TASK STATEMENT
Using the data below, return the stretch from the line that contains "global placement | 14000 | 2260 | 0" through the line that contains "0.43 | 15121 |", both included, exactly as it stands and nothing beyond it.

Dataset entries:
########

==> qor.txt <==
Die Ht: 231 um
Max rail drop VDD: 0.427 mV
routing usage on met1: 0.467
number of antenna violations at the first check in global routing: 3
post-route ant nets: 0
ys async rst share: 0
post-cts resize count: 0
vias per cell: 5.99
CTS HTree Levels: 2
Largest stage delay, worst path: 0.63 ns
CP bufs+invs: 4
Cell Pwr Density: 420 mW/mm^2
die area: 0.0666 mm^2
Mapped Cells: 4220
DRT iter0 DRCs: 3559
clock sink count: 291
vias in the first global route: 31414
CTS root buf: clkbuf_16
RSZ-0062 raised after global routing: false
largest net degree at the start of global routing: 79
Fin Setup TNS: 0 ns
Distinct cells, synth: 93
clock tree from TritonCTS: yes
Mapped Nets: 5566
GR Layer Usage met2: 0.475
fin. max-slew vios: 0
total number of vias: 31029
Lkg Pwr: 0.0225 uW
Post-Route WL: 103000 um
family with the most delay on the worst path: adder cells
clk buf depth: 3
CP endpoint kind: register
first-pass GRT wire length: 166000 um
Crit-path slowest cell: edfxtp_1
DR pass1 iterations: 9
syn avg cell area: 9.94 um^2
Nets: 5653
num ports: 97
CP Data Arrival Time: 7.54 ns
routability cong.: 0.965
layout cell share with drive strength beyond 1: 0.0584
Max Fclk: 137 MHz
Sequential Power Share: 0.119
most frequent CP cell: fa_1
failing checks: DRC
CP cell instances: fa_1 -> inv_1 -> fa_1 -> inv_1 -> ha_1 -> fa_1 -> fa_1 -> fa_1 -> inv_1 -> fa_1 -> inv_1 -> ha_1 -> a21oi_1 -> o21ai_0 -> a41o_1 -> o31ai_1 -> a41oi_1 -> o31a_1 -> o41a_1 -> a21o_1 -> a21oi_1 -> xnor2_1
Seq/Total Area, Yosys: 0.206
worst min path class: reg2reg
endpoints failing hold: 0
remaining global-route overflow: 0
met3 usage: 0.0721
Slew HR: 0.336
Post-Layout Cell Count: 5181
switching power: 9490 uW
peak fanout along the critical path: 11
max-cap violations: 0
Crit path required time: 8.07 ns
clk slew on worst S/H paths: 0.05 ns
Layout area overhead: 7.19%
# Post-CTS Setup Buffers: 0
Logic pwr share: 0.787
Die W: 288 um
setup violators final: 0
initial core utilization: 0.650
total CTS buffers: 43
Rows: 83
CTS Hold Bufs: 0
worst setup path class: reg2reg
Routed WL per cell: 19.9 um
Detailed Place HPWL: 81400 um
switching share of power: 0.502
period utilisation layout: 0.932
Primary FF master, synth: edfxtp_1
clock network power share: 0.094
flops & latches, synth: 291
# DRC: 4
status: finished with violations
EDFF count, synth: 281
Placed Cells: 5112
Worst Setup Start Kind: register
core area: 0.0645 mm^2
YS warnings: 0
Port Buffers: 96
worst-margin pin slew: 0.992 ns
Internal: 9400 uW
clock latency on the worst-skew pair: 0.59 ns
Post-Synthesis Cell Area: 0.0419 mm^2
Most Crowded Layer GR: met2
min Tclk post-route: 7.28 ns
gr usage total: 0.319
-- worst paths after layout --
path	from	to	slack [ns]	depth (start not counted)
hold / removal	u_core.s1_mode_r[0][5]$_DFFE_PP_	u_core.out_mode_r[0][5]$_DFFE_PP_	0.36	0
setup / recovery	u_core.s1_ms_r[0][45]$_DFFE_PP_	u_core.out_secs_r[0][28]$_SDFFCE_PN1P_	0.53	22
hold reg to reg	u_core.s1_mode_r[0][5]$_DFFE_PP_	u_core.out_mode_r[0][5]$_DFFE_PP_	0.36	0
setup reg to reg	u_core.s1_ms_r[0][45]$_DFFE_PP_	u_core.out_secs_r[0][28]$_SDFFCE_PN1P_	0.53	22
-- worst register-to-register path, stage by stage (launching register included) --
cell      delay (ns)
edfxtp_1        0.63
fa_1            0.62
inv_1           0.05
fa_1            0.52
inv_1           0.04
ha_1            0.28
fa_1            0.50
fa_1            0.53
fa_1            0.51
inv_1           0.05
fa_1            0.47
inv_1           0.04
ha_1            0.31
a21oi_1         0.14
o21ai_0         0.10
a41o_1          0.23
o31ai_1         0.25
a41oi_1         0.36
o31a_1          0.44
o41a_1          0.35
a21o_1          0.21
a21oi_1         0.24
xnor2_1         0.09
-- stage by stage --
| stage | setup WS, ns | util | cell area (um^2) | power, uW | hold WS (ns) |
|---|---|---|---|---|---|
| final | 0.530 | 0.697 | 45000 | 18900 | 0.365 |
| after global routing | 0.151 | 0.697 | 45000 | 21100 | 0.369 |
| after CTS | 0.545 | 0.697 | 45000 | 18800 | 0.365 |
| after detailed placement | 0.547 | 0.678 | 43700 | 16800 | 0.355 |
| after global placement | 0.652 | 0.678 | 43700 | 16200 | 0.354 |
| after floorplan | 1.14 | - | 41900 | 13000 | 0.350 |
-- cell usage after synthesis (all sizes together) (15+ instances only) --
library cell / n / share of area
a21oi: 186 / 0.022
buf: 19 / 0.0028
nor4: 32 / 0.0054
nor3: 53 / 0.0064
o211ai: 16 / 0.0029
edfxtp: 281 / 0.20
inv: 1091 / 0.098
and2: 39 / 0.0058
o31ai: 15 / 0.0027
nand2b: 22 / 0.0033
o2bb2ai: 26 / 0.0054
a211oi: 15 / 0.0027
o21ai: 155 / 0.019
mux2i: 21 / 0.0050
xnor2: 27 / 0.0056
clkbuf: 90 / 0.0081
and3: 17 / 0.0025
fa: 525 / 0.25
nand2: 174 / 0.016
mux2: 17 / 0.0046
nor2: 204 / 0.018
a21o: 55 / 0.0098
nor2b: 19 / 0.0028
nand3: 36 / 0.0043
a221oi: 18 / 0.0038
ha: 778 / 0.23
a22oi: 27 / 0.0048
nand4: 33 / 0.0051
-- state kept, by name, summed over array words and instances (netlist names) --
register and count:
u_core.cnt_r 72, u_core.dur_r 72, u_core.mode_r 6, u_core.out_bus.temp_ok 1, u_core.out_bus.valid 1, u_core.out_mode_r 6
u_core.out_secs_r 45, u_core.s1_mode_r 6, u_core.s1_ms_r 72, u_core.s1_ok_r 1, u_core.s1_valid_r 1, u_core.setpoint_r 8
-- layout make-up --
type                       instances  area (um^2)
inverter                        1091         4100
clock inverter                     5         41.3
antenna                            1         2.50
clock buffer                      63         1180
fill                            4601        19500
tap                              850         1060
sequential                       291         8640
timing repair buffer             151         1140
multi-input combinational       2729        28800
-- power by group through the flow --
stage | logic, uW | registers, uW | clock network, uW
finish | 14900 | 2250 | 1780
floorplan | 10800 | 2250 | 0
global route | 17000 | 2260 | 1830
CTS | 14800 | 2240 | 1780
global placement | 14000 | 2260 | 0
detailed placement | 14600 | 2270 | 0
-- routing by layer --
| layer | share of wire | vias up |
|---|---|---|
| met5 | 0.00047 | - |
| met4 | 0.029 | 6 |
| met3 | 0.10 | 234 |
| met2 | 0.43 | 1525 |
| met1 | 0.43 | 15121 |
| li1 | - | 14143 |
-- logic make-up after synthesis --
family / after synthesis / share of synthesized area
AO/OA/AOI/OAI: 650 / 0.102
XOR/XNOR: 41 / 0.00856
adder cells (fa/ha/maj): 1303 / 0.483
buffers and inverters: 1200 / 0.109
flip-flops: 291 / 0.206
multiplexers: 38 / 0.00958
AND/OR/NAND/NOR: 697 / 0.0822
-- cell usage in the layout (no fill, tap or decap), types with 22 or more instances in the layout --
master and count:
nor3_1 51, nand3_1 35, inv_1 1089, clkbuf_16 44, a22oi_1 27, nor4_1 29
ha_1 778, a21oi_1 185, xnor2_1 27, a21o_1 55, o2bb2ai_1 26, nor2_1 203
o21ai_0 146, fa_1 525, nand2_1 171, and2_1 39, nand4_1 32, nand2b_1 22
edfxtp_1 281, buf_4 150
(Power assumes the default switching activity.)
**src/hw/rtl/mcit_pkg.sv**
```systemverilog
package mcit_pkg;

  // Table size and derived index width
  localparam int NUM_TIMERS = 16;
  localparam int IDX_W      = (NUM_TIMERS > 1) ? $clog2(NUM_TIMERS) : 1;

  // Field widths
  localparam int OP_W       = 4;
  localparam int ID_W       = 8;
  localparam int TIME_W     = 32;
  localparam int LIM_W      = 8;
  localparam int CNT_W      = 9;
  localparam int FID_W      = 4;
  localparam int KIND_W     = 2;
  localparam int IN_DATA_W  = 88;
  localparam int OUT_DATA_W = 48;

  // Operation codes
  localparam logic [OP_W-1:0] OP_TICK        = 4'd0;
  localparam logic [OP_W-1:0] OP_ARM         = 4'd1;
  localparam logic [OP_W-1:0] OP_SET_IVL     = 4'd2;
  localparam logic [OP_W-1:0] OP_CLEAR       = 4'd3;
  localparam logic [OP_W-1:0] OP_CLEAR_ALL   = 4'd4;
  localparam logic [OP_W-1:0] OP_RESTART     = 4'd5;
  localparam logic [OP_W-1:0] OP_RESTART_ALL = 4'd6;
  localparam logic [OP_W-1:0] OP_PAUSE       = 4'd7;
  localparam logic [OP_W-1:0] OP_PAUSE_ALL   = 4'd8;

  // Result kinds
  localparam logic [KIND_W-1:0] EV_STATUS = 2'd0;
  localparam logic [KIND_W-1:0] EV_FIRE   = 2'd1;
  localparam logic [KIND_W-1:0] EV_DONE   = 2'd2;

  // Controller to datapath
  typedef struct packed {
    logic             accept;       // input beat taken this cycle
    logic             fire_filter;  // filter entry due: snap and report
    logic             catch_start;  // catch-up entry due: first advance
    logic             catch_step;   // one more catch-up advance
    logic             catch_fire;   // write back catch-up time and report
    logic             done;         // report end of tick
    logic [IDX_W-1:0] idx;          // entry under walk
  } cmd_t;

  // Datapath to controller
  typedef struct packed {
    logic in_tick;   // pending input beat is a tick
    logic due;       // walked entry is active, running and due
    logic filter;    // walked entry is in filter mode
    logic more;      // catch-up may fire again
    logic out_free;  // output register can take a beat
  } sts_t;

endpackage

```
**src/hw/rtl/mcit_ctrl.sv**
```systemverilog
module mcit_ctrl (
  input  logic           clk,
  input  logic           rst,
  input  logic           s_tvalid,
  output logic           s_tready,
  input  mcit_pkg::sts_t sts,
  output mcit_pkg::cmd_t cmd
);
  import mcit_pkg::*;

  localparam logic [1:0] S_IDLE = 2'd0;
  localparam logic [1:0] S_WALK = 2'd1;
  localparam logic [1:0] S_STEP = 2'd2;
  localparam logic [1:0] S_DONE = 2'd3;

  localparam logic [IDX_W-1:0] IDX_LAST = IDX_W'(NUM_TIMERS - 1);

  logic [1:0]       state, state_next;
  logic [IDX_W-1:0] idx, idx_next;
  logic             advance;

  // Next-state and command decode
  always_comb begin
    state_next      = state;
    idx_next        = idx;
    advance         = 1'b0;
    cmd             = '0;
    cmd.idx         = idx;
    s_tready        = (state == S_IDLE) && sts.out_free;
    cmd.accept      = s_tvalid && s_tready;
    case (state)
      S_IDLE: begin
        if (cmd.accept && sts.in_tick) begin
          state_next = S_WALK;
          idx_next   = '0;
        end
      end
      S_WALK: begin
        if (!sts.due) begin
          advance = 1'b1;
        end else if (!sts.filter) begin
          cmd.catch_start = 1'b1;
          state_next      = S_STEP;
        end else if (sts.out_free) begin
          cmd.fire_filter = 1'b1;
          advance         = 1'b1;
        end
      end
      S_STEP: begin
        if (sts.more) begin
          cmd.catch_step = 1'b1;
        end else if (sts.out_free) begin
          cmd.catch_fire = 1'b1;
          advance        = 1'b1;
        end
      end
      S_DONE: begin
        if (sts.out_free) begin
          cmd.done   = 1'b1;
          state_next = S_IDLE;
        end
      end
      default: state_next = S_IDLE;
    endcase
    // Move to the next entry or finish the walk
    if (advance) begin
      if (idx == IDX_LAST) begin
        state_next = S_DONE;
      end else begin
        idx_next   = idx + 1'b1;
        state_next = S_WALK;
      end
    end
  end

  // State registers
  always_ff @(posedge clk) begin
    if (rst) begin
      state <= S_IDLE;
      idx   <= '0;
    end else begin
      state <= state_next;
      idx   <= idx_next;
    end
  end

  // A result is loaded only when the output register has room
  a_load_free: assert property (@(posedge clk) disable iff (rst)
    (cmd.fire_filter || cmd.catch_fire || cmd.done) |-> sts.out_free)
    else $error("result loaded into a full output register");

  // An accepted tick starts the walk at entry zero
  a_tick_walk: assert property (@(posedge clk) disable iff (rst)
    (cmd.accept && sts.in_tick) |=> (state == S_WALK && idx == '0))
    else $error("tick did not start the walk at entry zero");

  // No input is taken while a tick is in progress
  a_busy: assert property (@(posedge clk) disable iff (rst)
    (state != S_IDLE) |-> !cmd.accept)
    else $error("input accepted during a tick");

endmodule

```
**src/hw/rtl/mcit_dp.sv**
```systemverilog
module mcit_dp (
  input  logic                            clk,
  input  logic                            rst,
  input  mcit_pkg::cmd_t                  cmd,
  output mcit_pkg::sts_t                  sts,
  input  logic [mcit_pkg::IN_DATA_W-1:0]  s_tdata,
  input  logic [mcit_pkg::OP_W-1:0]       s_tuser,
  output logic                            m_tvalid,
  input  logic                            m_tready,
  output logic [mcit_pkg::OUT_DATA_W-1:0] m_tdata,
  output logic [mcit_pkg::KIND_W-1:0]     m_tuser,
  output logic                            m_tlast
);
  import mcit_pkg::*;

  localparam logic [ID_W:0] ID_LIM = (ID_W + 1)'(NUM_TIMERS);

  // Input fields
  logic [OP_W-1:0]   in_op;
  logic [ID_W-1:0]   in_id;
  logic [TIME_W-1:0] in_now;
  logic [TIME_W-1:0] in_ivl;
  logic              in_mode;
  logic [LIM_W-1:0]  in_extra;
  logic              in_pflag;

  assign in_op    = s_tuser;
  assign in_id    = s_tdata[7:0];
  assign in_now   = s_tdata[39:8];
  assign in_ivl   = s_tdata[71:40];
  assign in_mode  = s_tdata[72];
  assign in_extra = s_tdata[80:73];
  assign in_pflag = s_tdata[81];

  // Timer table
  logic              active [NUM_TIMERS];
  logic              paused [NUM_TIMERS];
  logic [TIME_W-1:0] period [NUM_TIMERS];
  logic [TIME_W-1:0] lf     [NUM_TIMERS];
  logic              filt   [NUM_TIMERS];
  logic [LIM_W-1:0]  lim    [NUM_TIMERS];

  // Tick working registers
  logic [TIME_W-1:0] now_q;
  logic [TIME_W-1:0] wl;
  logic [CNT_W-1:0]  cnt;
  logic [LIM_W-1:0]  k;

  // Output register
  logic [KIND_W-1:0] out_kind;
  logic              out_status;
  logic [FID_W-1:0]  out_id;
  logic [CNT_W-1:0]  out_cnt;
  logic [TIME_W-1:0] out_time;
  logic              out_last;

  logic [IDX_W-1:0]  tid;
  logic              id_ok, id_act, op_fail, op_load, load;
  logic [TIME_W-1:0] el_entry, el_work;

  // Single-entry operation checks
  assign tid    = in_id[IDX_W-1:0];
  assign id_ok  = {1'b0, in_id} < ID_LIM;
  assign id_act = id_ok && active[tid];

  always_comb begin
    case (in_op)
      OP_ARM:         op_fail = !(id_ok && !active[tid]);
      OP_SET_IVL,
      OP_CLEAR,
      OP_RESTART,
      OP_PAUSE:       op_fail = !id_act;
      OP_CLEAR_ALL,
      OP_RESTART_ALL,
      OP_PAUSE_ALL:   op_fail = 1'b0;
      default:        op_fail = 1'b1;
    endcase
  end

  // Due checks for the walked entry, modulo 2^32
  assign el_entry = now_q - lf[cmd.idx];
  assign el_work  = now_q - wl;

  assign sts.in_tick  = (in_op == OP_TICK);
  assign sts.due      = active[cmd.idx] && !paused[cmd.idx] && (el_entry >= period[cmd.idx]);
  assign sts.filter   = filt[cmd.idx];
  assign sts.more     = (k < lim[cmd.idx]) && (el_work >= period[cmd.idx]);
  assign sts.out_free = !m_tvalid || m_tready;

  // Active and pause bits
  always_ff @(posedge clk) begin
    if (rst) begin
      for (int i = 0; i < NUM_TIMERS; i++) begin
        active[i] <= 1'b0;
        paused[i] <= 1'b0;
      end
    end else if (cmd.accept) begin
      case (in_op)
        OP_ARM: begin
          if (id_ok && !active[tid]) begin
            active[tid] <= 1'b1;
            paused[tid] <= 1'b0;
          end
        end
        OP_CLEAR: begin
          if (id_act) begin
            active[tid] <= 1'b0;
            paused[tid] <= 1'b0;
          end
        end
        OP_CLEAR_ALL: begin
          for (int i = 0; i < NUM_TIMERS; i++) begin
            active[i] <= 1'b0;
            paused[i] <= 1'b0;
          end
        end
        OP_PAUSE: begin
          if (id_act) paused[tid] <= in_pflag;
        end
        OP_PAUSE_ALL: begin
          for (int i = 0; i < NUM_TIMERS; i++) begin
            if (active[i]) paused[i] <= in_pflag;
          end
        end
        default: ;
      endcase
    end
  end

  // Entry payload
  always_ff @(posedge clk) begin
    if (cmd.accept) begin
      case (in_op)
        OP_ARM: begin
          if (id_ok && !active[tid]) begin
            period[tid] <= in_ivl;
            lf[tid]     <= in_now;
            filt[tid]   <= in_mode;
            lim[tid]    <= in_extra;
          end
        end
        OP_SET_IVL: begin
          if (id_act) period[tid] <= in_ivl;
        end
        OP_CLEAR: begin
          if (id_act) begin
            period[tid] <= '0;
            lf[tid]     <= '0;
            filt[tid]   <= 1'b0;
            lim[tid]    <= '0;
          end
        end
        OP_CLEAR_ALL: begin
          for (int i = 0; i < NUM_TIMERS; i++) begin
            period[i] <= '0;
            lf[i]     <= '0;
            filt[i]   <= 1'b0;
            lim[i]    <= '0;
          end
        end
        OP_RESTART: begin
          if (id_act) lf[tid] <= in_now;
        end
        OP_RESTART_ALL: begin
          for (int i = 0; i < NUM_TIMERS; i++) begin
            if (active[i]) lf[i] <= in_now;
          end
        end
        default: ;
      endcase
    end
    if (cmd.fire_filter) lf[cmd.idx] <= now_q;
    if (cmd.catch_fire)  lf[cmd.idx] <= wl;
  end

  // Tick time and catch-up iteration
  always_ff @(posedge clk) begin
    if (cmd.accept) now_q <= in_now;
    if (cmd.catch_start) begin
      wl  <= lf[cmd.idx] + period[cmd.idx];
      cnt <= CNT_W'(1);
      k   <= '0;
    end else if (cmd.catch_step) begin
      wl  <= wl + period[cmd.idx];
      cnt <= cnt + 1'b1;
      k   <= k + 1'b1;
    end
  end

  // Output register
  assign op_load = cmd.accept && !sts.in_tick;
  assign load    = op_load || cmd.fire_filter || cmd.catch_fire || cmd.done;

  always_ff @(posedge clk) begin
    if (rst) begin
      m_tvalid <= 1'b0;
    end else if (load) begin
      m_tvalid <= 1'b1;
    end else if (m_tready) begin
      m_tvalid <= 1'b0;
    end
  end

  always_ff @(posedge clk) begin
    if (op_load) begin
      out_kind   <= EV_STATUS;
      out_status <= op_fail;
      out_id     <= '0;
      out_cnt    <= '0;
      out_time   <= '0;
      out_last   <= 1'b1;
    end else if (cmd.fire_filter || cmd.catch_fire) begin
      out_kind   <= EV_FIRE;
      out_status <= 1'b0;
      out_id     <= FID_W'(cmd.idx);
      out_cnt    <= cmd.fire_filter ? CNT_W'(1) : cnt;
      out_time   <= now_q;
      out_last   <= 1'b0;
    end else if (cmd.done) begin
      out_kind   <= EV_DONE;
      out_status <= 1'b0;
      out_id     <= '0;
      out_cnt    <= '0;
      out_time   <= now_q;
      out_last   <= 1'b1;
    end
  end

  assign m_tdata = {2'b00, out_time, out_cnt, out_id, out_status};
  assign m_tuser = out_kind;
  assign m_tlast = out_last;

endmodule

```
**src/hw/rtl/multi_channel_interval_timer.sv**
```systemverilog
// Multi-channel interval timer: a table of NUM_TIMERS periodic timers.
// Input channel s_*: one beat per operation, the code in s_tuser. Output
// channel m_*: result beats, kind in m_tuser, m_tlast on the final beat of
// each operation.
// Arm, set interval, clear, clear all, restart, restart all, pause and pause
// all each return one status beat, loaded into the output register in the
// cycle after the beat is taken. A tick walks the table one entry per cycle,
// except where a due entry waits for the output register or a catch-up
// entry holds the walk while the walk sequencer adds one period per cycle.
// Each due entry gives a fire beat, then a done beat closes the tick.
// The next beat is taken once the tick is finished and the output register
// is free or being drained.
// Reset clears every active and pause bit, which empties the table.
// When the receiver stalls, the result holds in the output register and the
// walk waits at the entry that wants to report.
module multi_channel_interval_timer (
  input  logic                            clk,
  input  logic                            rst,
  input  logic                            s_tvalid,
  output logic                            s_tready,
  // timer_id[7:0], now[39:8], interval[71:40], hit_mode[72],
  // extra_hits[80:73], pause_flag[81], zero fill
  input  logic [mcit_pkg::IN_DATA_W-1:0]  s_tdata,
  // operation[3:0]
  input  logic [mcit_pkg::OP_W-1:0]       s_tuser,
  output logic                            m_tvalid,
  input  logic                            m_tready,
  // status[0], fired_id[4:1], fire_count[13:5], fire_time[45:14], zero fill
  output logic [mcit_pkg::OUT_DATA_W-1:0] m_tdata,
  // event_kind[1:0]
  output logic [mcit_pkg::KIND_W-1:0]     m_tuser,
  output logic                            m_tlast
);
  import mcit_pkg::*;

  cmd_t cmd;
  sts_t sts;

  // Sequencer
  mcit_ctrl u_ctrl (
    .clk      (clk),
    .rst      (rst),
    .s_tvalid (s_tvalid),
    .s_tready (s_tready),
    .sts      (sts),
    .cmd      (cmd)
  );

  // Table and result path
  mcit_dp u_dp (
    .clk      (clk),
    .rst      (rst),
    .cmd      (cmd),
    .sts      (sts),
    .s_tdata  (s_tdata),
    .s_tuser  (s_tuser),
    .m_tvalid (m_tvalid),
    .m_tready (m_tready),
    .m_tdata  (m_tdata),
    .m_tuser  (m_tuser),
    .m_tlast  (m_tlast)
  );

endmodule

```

########

EXERCISE RESPONSE
global placement | 14000 | 2260 | 0
detailed placement | 14600 | 2270 | 0
-- routing by layer --
| layer | share of wire | vias up |
|---|---|---|
| met5 | 0.00047 | - |
| met4 | 0.029 | 6 |
| met3 | 0.10 | 234 |
| met2 | 0.43 | 1525 |
| met1 | 0.43 | 15121 |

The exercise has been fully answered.